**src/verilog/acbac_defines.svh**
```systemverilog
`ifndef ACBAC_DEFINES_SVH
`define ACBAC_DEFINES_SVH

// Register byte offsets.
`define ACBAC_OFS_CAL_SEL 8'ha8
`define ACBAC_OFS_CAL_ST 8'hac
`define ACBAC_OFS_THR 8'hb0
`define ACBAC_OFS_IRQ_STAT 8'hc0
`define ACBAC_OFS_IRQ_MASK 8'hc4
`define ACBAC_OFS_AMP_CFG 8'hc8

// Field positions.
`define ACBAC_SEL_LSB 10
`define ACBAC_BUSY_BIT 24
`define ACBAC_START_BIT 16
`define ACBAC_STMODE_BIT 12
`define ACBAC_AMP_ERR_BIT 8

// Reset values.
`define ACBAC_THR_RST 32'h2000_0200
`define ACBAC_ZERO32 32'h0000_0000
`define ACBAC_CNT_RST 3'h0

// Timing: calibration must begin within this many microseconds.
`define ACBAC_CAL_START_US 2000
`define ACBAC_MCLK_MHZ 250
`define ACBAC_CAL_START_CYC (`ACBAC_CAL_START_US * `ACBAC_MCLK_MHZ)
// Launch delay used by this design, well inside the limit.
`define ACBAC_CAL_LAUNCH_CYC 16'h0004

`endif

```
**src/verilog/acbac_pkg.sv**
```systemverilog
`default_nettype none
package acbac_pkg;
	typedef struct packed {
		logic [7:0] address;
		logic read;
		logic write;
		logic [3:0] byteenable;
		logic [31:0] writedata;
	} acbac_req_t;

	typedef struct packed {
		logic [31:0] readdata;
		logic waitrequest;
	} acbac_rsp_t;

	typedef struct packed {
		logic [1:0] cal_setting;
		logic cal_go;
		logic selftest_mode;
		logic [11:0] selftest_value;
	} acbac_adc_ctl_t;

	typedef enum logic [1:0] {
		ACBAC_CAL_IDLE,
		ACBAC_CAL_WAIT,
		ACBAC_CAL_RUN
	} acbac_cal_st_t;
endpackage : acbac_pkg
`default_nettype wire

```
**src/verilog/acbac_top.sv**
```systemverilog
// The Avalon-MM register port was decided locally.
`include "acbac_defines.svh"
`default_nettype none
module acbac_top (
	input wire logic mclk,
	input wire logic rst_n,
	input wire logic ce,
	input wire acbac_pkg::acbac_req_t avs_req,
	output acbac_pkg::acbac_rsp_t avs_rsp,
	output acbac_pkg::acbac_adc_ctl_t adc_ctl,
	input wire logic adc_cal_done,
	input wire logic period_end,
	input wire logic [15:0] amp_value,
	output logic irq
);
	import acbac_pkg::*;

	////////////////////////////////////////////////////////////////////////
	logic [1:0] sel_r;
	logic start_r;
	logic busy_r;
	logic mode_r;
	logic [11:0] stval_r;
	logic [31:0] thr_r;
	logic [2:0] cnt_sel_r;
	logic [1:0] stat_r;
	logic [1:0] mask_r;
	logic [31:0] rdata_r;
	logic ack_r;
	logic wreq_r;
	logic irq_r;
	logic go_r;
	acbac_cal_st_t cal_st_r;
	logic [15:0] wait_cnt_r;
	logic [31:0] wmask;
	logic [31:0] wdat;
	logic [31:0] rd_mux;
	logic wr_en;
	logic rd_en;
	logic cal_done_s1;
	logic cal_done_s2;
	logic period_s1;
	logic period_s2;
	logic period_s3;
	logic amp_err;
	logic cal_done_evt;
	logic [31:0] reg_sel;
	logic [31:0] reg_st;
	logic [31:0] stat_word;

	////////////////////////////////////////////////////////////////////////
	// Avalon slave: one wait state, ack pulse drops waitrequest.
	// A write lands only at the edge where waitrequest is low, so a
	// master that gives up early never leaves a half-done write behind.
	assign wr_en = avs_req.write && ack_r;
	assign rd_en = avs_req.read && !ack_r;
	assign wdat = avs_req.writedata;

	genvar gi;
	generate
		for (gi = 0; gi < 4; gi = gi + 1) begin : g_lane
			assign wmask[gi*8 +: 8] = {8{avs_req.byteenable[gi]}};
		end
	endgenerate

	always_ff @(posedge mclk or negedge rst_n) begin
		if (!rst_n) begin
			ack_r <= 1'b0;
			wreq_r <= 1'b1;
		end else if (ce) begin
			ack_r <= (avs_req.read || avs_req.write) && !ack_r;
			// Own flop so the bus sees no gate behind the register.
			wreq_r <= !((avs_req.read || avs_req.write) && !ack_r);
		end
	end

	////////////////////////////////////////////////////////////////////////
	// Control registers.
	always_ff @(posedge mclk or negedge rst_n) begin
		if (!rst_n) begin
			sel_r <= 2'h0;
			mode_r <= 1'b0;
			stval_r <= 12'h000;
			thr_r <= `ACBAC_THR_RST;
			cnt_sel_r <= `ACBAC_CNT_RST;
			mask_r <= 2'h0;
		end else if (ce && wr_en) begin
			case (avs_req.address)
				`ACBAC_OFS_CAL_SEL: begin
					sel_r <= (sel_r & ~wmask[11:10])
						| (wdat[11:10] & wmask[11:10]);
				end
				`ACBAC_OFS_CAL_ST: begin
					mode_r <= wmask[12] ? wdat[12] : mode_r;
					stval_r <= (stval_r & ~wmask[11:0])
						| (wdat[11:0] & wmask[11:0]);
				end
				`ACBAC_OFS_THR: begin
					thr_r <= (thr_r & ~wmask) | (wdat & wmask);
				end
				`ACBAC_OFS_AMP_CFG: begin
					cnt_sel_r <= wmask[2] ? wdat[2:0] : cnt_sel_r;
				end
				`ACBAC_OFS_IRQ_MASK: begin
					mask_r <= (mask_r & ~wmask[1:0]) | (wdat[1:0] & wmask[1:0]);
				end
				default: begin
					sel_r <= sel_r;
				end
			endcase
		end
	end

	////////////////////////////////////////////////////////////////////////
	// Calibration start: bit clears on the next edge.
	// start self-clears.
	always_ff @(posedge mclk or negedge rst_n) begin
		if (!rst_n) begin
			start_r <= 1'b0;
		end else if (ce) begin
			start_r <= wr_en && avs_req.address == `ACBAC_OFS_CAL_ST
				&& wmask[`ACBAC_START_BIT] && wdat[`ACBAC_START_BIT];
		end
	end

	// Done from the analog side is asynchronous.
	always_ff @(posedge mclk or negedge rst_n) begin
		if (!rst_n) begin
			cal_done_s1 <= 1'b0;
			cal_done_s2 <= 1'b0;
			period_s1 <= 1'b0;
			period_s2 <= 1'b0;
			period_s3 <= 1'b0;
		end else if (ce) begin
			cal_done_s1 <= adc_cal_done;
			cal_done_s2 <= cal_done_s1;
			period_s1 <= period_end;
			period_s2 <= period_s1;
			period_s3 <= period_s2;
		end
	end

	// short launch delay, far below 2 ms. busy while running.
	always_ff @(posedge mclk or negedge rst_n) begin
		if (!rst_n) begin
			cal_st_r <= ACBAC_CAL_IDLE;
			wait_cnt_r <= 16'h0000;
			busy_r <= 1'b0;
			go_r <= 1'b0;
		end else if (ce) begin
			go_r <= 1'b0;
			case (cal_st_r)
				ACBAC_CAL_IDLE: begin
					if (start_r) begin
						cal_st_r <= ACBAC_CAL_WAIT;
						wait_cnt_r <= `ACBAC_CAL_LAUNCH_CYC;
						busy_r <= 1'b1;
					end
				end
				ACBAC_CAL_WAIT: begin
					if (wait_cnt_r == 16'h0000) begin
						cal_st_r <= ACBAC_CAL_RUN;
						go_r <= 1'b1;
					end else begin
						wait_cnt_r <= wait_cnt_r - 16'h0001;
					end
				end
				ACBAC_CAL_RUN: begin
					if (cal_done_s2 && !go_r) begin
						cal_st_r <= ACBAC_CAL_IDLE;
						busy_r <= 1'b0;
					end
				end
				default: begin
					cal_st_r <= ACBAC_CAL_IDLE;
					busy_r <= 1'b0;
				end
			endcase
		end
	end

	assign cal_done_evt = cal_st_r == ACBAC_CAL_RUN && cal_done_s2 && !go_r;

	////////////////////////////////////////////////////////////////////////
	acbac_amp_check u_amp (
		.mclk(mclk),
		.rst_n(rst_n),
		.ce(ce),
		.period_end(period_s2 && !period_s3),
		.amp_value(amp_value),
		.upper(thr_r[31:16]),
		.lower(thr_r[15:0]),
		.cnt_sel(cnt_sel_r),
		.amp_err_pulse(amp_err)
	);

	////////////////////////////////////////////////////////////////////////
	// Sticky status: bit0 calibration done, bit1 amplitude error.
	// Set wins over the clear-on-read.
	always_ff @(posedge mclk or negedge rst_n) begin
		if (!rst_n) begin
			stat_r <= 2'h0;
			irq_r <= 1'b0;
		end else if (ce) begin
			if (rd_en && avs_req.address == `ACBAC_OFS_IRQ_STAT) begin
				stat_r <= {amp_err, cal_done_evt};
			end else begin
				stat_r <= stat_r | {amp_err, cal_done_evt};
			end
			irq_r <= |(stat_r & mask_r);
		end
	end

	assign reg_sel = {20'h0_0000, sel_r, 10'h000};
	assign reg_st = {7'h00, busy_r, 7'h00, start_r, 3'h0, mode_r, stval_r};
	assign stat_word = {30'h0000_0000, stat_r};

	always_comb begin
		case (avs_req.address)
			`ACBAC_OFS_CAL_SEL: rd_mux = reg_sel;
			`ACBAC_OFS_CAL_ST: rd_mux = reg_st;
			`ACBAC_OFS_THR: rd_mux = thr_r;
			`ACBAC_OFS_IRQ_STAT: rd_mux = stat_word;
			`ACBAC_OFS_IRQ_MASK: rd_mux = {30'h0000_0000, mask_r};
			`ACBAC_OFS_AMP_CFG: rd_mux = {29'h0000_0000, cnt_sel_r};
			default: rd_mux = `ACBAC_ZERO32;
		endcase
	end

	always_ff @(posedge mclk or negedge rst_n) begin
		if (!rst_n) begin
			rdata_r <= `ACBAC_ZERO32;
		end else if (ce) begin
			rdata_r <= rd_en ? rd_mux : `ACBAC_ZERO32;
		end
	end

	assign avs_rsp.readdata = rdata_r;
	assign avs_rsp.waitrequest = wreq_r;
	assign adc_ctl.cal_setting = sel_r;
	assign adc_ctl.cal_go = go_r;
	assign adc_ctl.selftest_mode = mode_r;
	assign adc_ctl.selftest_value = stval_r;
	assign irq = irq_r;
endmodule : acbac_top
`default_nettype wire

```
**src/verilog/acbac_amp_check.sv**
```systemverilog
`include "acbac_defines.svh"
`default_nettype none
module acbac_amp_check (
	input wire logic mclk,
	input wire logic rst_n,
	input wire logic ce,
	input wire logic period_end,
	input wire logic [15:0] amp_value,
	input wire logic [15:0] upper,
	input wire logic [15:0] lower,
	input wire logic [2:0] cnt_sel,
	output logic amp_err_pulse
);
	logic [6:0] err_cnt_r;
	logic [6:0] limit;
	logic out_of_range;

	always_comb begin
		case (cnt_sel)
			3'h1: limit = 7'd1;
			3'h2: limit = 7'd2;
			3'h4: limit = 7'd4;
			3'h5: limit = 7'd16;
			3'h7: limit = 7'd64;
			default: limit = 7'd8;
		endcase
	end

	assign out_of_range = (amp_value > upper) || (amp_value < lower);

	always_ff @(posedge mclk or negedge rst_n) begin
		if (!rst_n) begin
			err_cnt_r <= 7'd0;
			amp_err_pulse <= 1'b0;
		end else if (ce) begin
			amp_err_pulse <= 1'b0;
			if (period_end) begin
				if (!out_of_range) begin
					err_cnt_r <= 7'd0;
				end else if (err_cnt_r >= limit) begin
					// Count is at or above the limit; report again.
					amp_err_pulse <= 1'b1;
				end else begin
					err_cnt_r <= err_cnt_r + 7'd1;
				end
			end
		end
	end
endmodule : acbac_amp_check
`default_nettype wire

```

==

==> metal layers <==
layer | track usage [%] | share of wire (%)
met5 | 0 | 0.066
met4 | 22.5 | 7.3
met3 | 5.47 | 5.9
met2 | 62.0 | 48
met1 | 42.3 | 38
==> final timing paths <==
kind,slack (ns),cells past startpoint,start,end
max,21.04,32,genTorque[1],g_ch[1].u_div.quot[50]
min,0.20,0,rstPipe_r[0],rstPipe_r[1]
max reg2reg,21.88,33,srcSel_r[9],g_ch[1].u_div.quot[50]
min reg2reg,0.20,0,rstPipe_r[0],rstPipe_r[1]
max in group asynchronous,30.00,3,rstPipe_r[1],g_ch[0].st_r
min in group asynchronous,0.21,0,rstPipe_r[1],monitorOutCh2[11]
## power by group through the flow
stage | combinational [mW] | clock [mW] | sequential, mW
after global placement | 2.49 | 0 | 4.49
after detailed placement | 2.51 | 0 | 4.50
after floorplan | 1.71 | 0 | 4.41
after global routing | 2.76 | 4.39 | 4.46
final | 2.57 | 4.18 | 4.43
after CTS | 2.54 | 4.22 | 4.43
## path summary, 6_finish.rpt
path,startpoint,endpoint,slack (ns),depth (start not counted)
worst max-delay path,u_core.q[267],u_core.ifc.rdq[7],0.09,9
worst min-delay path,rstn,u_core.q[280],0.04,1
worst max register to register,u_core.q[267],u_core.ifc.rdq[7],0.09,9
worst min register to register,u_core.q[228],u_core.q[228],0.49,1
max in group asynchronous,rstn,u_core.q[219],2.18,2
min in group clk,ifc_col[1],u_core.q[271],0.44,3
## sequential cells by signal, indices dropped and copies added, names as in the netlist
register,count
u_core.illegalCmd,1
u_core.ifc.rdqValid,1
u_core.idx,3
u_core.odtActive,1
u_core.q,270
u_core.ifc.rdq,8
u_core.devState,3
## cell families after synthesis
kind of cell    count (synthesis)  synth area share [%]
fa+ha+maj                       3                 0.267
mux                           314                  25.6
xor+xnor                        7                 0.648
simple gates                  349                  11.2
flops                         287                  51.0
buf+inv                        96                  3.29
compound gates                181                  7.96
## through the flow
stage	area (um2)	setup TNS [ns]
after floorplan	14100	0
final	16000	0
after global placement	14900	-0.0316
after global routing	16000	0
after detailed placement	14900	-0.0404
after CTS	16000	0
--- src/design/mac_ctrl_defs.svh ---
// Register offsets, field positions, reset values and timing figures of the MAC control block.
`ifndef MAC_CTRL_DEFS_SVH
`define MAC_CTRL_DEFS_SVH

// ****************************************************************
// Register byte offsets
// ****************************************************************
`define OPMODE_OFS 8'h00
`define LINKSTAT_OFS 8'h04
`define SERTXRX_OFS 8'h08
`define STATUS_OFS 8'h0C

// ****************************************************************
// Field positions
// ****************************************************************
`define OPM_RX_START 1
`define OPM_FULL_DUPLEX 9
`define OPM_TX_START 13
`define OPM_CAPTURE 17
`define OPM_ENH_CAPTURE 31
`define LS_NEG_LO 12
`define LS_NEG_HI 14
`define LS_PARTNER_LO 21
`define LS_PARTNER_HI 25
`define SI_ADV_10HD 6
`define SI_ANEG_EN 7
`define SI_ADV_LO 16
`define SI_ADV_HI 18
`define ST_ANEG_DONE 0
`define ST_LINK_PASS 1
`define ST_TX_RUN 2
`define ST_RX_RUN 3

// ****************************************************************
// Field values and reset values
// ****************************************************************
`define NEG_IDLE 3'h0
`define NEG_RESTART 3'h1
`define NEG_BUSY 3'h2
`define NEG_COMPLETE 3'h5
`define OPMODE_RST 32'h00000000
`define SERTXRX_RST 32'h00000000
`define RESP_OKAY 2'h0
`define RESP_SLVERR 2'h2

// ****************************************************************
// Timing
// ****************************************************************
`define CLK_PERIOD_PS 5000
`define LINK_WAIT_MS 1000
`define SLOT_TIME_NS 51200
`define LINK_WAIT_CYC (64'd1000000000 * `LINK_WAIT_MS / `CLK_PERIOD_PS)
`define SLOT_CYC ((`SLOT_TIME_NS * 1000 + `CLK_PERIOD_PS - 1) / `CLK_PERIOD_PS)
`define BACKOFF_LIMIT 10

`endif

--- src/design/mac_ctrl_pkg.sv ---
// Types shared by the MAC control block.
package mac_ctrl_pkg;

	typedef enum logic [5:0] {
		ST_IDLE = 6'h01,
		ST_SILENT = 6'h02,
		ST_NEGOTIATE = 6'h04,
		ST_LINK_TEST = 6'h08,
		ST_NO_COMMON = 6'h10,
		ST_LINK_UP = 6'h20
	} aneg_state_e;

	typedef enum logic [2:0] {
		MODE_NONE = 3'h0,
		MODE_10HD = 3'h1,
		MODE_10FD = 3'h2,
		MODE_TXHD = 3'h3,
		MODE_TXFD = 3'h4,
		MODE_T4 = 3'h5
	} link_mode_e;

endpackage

## PROMPT
For every line above with the word "worst" in it, make a copy.

## RESULT OF THE EXERCISE
worst max-delay path,u_core.q[267],u_core.ifc.rdq[7],0.09,9
worst min-delay path,rstn,u_core.q[280],0.04,1
worst max register to register,u_core.q[267],u_core.ifc.rdq[7],0.09,9
worst min register to register,u_core.q[228],u_core.q[228],0.49,1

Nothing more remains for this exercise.